Source material =
--- src/design/tfsc_cal_seq.sv ---
// Synthesizer calibration stage sequencer.
// Assumes a one-cycle start pulse; results are sampled by the register bank.
`timescale 1ns/1ps
module tfsc_cal_seq (
	input  wire logic        aclk,
	input  wire logic        aresetn,
	input  wire logic        cal_start,
	input  wire logic [1:0]  pump_enable,
	output logic             busy,
	output logic             pump_done,
	output logic             vco_done
);
	tfsc_pkg::tfsc_cal_state_t  state_q;
	logic [tfsc_pkg::CNT_W-1:0] cnt_q;
	logic                       stage_end;

	assign stage_end = (cnt_q == '0);
	assign busy      = (state_q != tfsc_pkg::CAL_IDLE);

	// Stage walk; a zero enable skips the pump stage entirely
	always_ff @(posedge aclk) begin
		if (!aresetn) begin
			state_q   <= tfsc_pkg::CAL_IDLE;
			cnt_q     <= '0;
			pump_done <= 1'b0;
			vco_done  <= 1'b0;
		end else begin
			pump_done <= 1'b0;
			vco_done  <= 1'b0;
			case (state_q)
				tfsc_pkg::CAL_IDLE: begin
					if (cal_start) begin
						state_q <= (pump_enable != 2'h0) ? tfsc_pkg::CAL_PUMP
							: tfsc_pkg::CAL_VCO;
						cnt_q   <= tfsc_pkg::CNT_W'(tfsc_pkg::CAL_STAGE_CYCLES - 1);
					end
				end
				tfsc_pkg::CAL_PUMP: begin
					if (stage_end) begin
						state_q   <= tfsc_pkg::CAL_VCO;
						cnt_q     <= tfsc_pkg::CNT_W'(tfsc_pkg::CAL_STAGE_CYCLES - 1);
						pump_done <= 1'b1;
					end else begin
						cnt_q <= cnt_q - 1'b1;
					end
				end
				tfsc_pkg::CAL_VCO: begin
					if (stage_end) begin
						state_q  <= tfsc_pkg::CAL_IDLE;
						vco_done <= 1'b1;
					end else begin
						cnt_q <= cnt_q - 1'b1;
					end
				end
				default: begin
					state_q <= tfsc_pkg::CAL_IDLE;
				end
			endcase
		end
	end

	AST_PUMP_SKIPPED: assert property (@(posedge aclk) disable iff (!aresetn)
		(!busy && cal_start && pump_enable == 2'h0) |=> state_q == tfsc_pkg::CAL_VCO)
		else $error("Pump stage ran while disabled");

	AST_PUMP_RUN: assert property (@(posedge aclk) disable iff (!aresetn)
		(!busy && cal_start && pump_enable != 2'h0) |=> state_q == tfsc_pkg::CAL_PUMP)
		else $error("Pump stage did not start");

endmodule : tfsc_cal_seq

--- src/design/tfsc_regs.sv ---
// Transmitter front-end and synthesizer calibration register bank, AXI4-Lite slave.
// Assumes a single-clock system; radio controls arrive synchronous to aclk.
//
// Overview of operation
// - Level index selects one of eight table entries
// - Keying one symbol uses entry at level index
// - Keying zero symbol uses table entry zero
// - Step entries zero to level for ramps, shaping
// - Buffer current field, two bits, resets to one
// - Zero pump enable skips pump calibration stage
// - Pump calibration result, four bits, resets nine
// - Written calibration values replace running calibration
// - High core select bit, resets to zero
// - VCO current result and override, resets ten
//
// Design decision made here: the AXI4-Lite slave port.
`timescale 1ns/1ps
module tfsc_regs (
	input  wire logic        aclk,
	input  wire logic        aresetn,
	// AXI4-Lite slave
	input  wire logic [11:0] s_axi_awaddr,
	input  wire logic [2:0]  s_axi_awprot,
	input  wire logic        s_axi_awvalid,
	output logic             s_axi_awready,
	input  wire logic [31:0] s_axi_wdata,
	input  wire logic [3:0]  s_axi_wstrb,
	input  wire logic        s_axi_wvalid,
	output logic             s_axi_wready,
	output logic [1:0]       s_axi_bresp,
	output logic             s_axi_bvalid,
	input  wire logic        s_axi_bready,
	input  wire logic [11:0] s_axi_araddr,
	input  wire logic [2:0]  s_axi_arprot,
	input  wire logic        s_axi_arvalid,
	output logic             s_axi_arready,
	output logic [31:0]      s_axi_rdata,
	output logic [1:0]       s_axi_rresp,
	output logic             s_axi_rvalid,
	input  wire logic        s_axi_rready,
	// Radio side
	input  wire logic        tx_active,
	input  wire logic        ask_mode,
	input  wire logic        tx_symbol,
	input  wire logic        cal_start,
	input  wire logic [3:0]  cal_pump_result,
	input  wire logic [5:0]  cal_vco_result,
	input  wire logic [5:0]  cal_cap_result,
	output logic [7:0]       amp_setting_q,
	output logic             amp_enable_q,
	output logic [1:0]       tx_lo_buffer_current_q,
	output logic [1:0]       synth_cal_config_q,
	output logic [3:0]       pump_current_q,
	output logic             vco_high_core_select_q,
	output logic [5:0]       vco_current_q,
	output logic [5:0]       vco_capacitor_q,
	output logic             cal_busy_q
);

	// ------------------------------------------------------------------
	// Storage
	// ------------------------------------------------------------------
	logic [1:0]  lo_buf_q;
	logic [2:0]  amp_level_index_q;
	logic [1:0]  cp_config_q;
	logic [1:0]  pump_cal_stage_enable_q;
	logic [3:0]  cp_result_q;
	logic [5:0]  vco_cur_q;
	logic [5:0]  vco_cap_q;
	logic [7:0]  amp_settings_table [tfsc_pkg::AMP_TABLE_DEPTH];

	logic [11:0] awaddr_q;
	logic [31:0] wdata_q;
	logic [3:0]  wstrb_q;
	logic        do_write;
	logic [9:0]  wr_idx;
	logic        wr_lane0;

	logic [2:0]  seq_index;
	logic        seq_amp_on;
	logic        cal_busy;
	logic        pump_done;
	logic        vco_done;

	// ------------------------------------------------------------------
	// Decode helpers
	// ------------------------------------------------------------------
	// Index of an aligned byte address; misaligned ones map nowhere
	function automatic logic [9:0] addr_index(input logic [11:0] addr);
		addr_index = (addr[1:0] == 2'h0) ? addr[11:2] : 10'h3ff;
	endfunction : addr_index

	function automatic logic is_table(input logic [9:0] idx);
		is_table = (idx >= tfsc_pkg::IDX_AMP_TABLE_BASE)
			&& (idx < tfsc_pkg::IDX_AMP_TABLE_BASE + 10'(tfsc_pkg::AMP_TABLE_DEPTH));
	endfunction : is_table

	function automatic logic is_mapped(input logic [9:0] idx);
		if (idx == tfsc_pkg::IDX_TX_FRONT_END_CONFIG) begin
			is_mapped = 1'b1;
		end else if (idx == tfsc_pkg::IDX_SYNTH_CHARGE_PUMP) begin
			is_mapped = 1'b1;
		end else if (idx == tfsc_pkg::IDX_SYNTH_VCO_CURRENT) begin
			is_mapped = 1'b1;
		end else if (idx == tfsc_pkg::IDX_SYNTH_VCO_CAPACITOR) begin
			is_mapped = 1'b1;
		end else if (idx == tfsc_pkg::IDX_STATUS) begin
			is_mapped = 1'b1;
		end else begin
			is_mapped = is_table(idx);
		end
	endfunction : is_mapped

	// Read mux; unused positions are zero-filled
	function automatic logic [31:0] read_word(input logic [9:0] idx);
		logic [7:0] v;
		v = 8'h00;
		if (idx == tfsc_pkg::IDX_TX_FRONT_END_CONFIG) begin
			v = {2'h0, lo_buf_q, 1'b0, amp_level_index_q};
		end else if (idx == tfsc_pkg::IDX_SYNTH_CHARGE_PUMP) begin
			v = {cp_config_q, pump_cal_stage_enable_q, cp_result_q};
		end else if (idx == tfsc_pkg::IDX_SYNTH_VCO_CURRENT) begin
			v = {2'h0, vco_cur_q};
		end else if (idx == tfsc_pkg::IDX_SYNTH_VCO_CAPACITOR) begin
			v = {2'h0, vco_cap_q};
		end else if (idx == tfsc_pkg::IDX_STATUS) begin
			v = {3'h0, seq_amp_on, seq_index, cal_busy};
		end else if (is_table(idx)) begin
			v = amp_settings_table[idx[2:0]];
		end
		read_word = {24'h000000, v};
	endfunction : read_word

	// ------------------------------------------------------------------
	// AXI4-Lite write channels
	// ------------------------------------------------------------------
	// Address and data are held independently, so either may come first
	always_ff @(posedge aclk) begin
		if (!aresetn) begin
			s_axi_awready <= 1'b1;
			awaddr_q      <= 12'h000;
		end else if (s_axi_awvalid && s_axi_awready) begin
			s_axi_awready <= 1'b0;
			awaddr_q      <= s_axi_awaddr;
		end else if (s_axi_bvalid && s_axi_bready) begin
			s_axi_awready <= 1'b1;
		end
	end

	always_ff @(posedge aclk) begin
		if (!aresetn) begin
			s_axi_wready <= 1'b1;
			wdata_q      <= 32'h00000000;
			wstrb_q      <= 4'h0;
		end else if (s_axi_wvalid && s_axi_wready) begin
			s_axi_wready <= 1'b0;
			wdata_q      <= s_axi_wdata;
			wstrb_q      <= s_axi_wstrb;
		end else if (s_axi_bvalid && s_axi_bready) begin
			s_axi_wready <= 1'b1;
		end
	end

	assign do_write = !s_axi_awready && !s_axi_wready && !s_axi_bvalid;
	assign wr_idx   = addr_index(awaddr_q);
	assign wr_lane0 = do_write && wstrb_q[0];

	// Response once both halves are in; unmapped addresses get an error
	always_ff @(posedge aclk) begin
		if (!aresetn) begin
			s_axi_bvalid <= 1'b0;
			s_axi_bresp  <= tfsc_pkg::RESP_OKAY;
		end else if (do_write) begin
			s_axi_bvalid <= 1'b1;
			s_axi_bresp  <= is_mapped(wr_idx) ? tfsc_pkg::RESP_OKAY : tfsc_pkg::RESP_SLVERR;
		end else if (s_axi_bready) begin
			s_axi_bvalid <= 1'b0;
		end
	end

	// ------------------------------------------------------------------
	// AXI4-Lite read channels
	// ------------------------------------------------------------------
	always_ff @(posedge aclk) begin
		if (!aresetn) begin
			s_axi_arready <= 1'b1;
			s_axi_rvalid  <= 1'b0;
			s_axi_rdata   <= 32'h00000000;
			s_axi_rresp   <= tfsc_pkg::RESP_OKAY;
		end else if (s_axi_arvalid && s_axi_arready) begin
			s_axi_arready <= 1'b0;
			s_axi_rvalid  <= 1'b1;
			s_axi_rdata   <= read_word(addr_index(s_axi_araddr));
			s_axi_rresp   <= is_mapped(addr_index(s_axi_araddr)) ? tfsc_pkg::RESP_OKAY
				: tfsc_pkg::RESP_SLVERR;
		end else if (s_axi_rvalid && s_axi_rready) begin
			s_axi_arready <= 1'b1;
			s_axi_rvalid  <= 1'b0;
		end
	end

	// ------------------------------------------------------------------
	// Front-end configuration and amplifier table
	// ------------------------------------------------------------------
	// Only byte lane 0 carries register data; other lanes are ignored
	always_ff @(posedge aclk) begin
		if (!aresetn) begin
			lo_buf_q          <= tfsc_pkg::FE_LO_BUF_RST;
			amp_level_index_q <= tfsc_pkg::FE_LEVEL_RST;
		end else if (wr_lane0 && wr_idx == tfsc_pkg::IDX_TX_FRONT_END_CONFIG) begin
			lo_buf_q          <= wdata_q[tfsc_pkg::FE_LO_BUF_MSB:tfsc_pkg::FE_LO_BUF_LSB];
			amp_level_index_q <= wdata_q[tfsc_pkg::FE_LEVEL_MSB:tfsc_pkg::FE_LEVEL_LSB];
		end
	end

	always_ff @(posedge aclk) begin
		if (!aresetn) begin
			for (int i = 0; i < tfsc_pkg::AMP_TABLE_DEPTH; i++) begin
				amp_settings_table[i] <= tfsc_pkg::AMP_TABLE_RST;
			end
		end else if (wr_lane0 && is_table(wr_idx)) begin
			amp_settings_table[wr_idx[2:0]] <= wdata_q[7:0];
		end
	end

	// ------------------------------------------------------------------
	// Calibration results; a host write is an override
	// ------------------------------------------------------------------
	// Host write wins over a result landing in the same cycle
	always_ff @(posedge aclk) begin
		if (!aresetn) begin
			cp_config_q             <= tfsc_pkg::CP_CONFIG_RST;
			pump_cal_stage_enable_q <= tfsc_pkg::CP_ENABLE_RST;
			cp_result_q             <= tfsc_pkg::CP_RESULT_RST;
		end else if (wr_lane0 && wr_idx == tfsc_pkg::IDX_SYNTH_CHARGE_PUMP) begin
			cp_config_q             <= wdata_q[tfsc_pkg::CP_CONFIG_MSB:tfsc_pkg::CP_CONFIG_LSB];
			pump_cal_stage_enable_q <= wdata_q[tfsc_pkg::CP_ENABLE_MSB:tfsc_pkg::CP_ENABLE_LSB];
			cp_result_q             <= wdata_q[tfsc_pkg::CP_RESULT_MSB:tfsc_pkg::CP_RESULT_LSB];
		end else if (pump_done) begin
			cp_result_q <= cal_pump_result;
		end
	end

	// The core select is bit 5 of the current field, one shared flop
	always_ff @(posedge aclk) begin
		if (!aresetn) begin
			vco_cur_q <= tfsc_pkg::VCO_CURRENT_RST;
		end else if (wr_lane0 && wr_idx == tfsc_pkg::IDX_SYNTH_VCO_CURRENT) begin
			vco_cur_q <= wdata_q[tfsc_pkg::VCO_CURRENT_MSB:0];
		end else if (vco_done) begin
			vco_cur_q <= cal_vco_result;
		end
	end

	always_ff @(posedge aclk) begin
		if (!aresetn) begin
			vco_cap_q <= tfsc_pkg::VCO_CAP_RST;
		end else if (wr_lane0 && wr_idx == tfsc_pkg::IDX_SYNTH_VCO_CAPACITOR) begin
			vco_cap_q <= wdata_q[tfsc_pkg::VCO_CAP_MSB:0];
		end else if (vco_done) begin
			vco_cap_q <= cal_cap_result;
		end
	end

	// ------------------------------------------------------------------
	// Sequencers
	// ------------------------------------------------------------------
	tfsc_amp_seq u_amp_seq (
		.aclk        (aclk),
		.aresetn     (aresetn),
		.tx_active   (tx_active),
		.ask_mode    (ask_mode),
		.tx_symbol   (tx_symbol),
		.level_index (amp_level_index_q),
		.table_index (seq_index),
		.amp_on      (seq_amp_on)
	);

	// Calibration only runs on request; stored values drive the synthesizer otherwise
	tfsc_cal_seq u_cal_seq (
		.aclk        (aclk),
		.aresetn     (aresetn),
		.cal_start   (cal_start),
		.pump_enable (pump_cal_stage_enable_q),
		.busy        (cal_busy),
		.pump_done   (pump_done),
		.vco_done    (vco_done)
	);

	// ------------------------------------------------------------------
	// Registered outputs
	// ------------------------------------------------------------------
	// One cycle of latency buys glitch-free analog control lines
	always_ff @(posedge aclk) begin
		if (!aresetn) begin
			amp_setting_q <= tfsc_pkg::AMP_TABLE_RST;
			amp_enable_q  <= 1'b0;
		end else begin
			amp_setting_q <= amp_settings_table[seq_index];
			amp_enable_q  <= seq_amp_on;
		end
	end

	always_ff @(posedge aclk) begin
		if (!aresetn) begin
			tx_lo_buffer_current_q <= tfsc_pkg::FE_LO_BUF_RST;
			synth_cal_config_q     <= tfsc_pkg::CP_CONFIG_RST;
			pump_current_q         <= tfsc_pkg::CP_RESULT_RST;
			vco_high_core_select_q <= tfsc_pkg::VCO_CURRENT_RST[tfsc_pkg::VCO_HIGH_BIT];
			vco_current_q          <= tfsc_pkg::VCO_CURRENT_RST;
			vco_capacitor_q        <= tfsc_pkg::VCO_CAP_RST;
			cal_busy_q             <= 1'b0;
		end else begin
			tx_lo_buffer_current_q <= lo_buf_q;
			synth_cal_config_q     <= cp_config_q;
			pump_current_q         <= cp_result_q;
			vco_high_core_select_q <= vco_cur_q[tfsc_pkg::VCO_HIGH_BIT];
			vco_current_q          <= vco_cur_q;
			vco_capacitor_q        <= vco_cap_q;
			cal_busy_q             <= cal_busy;
		end
	end

	// ------------------------------------------------------------------
	// Checks
	// ------------------------------------------------------------------
	AST_AMP_FROM_TABLE: assert property (@(posedge aclk) disable iff (!aresetn)
		1 |=> amp_setting_q == amp_settings_table[$past(seq_index)] || $past(wr_lane0))
		else $error("Amplifier setting not the indexed table entry");

	AST_LO_BUF_WRITE: assert property (@(posedge aclk) disable iff (!aresetn)
		(wr_lane0 && wr_idx == tfsc_pkg::IDX_TX_FRONT_END_CONFIG)
		|=> ##1 tx_lo_buffer_current_q == $past(wdata_q[5:4], 2))
		else $error("Buffer current output missed the write");

	AST_PUMP_RESULT: assert property (@(posedge aclk) disable iff (!aresetn)
		(pump_done && !(wr_lane0 && wr_idx == tfsc_pkg::IDX_SYNTH_CHARGE_PUMP))
		|=> ##1 pump_current_q == $past(cal_pump_result, 2))
		else $error("Pump result not stored");

	AST_VCO_OVERRIDE: assert property (@(posedge aclk) disable iff (!aresetn)
		(wr_lane0 && wr_idx == tfsc_pkg::IDX_SYNTH_VCO_CURRENT && !cal_busy && !cal_start)
		|=> ##1 vco_current_q == $past(wdata_q[5:0], 2))
		else $error("Written VCO current not applied");

	AST_CORE_SHARED: assert property (@(posedge aclk) disable iff (!aresetn)
		1 |=> vco_high_core_select_q == vco_current_q[tfsc_pkg::VCO_HIGH_BIT])
		else $error("Core select differs from shared current bit");

	AST_UNUSED_ZERO: assert property (@(posedge aclk) disable iff (!aresetn)
		(s_axi_arvalid && s_axi_arready
			&& addr_index(s_axi_araddr) == tfsc_pkg::IDX_TX_FRONT_END_CONFIG)
		|=> s_axi_rvalid && s_axi_rdata[7:6] == 2'h0 && s_axi_rdata[3] == 1'b0)
		else $error("Unused front-end bits read nonzero");

endmodule : tfsc_regs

Problem details = The answer should consist solely of the lines from the first line above through the one with "if (cal_start) begin", both included, repeated exactly.

Response area =
--- src/design/tfsc_cal_seq.sv ---
// Synthesizer calibration stage sequencer.
// Assumes a one-cycle start pulse; results are sampled by the register bank.
`timescale 1ns/1ps
module tfsc_cal_seq (
	input  wire logic        aclk,
	input  wire logic        aresetn,
	input  wire logic        cal_start,
	input  wire logic [1:0]  pump_enable,
	output logic             busy,
	output logic             pump_done,
	output logic             vco_done
);
	tfsc_pkg::tfsc_cal_state_t  state_q;
	logic [tfsc_pkg::CNT_W-1:0] cnt_q;
	logic                       stage_end;

	assign stage_end = (cnt_q == '0);
	assign busy      = (state_q != tfsc_pkg::CAL_IDLE);

	// Stage walk; a zero enable skips the pump stage entirely
	always_ff @(posedge aclk) begin
		if (!aresetn) begin
			state_q   <= tfsc_pkg::CAL_IDLE;
			cnt_q     <= '0;
			pump_done <= 1'b0;
			vco_done  <= 1'b0;
		end else begin
			pump_done <= 1'b0;
			vco_done  <= 1'b0;
			case (state_q)
				tfsc_pkg::CAL_IDLE: begin
					if (cal_start) begin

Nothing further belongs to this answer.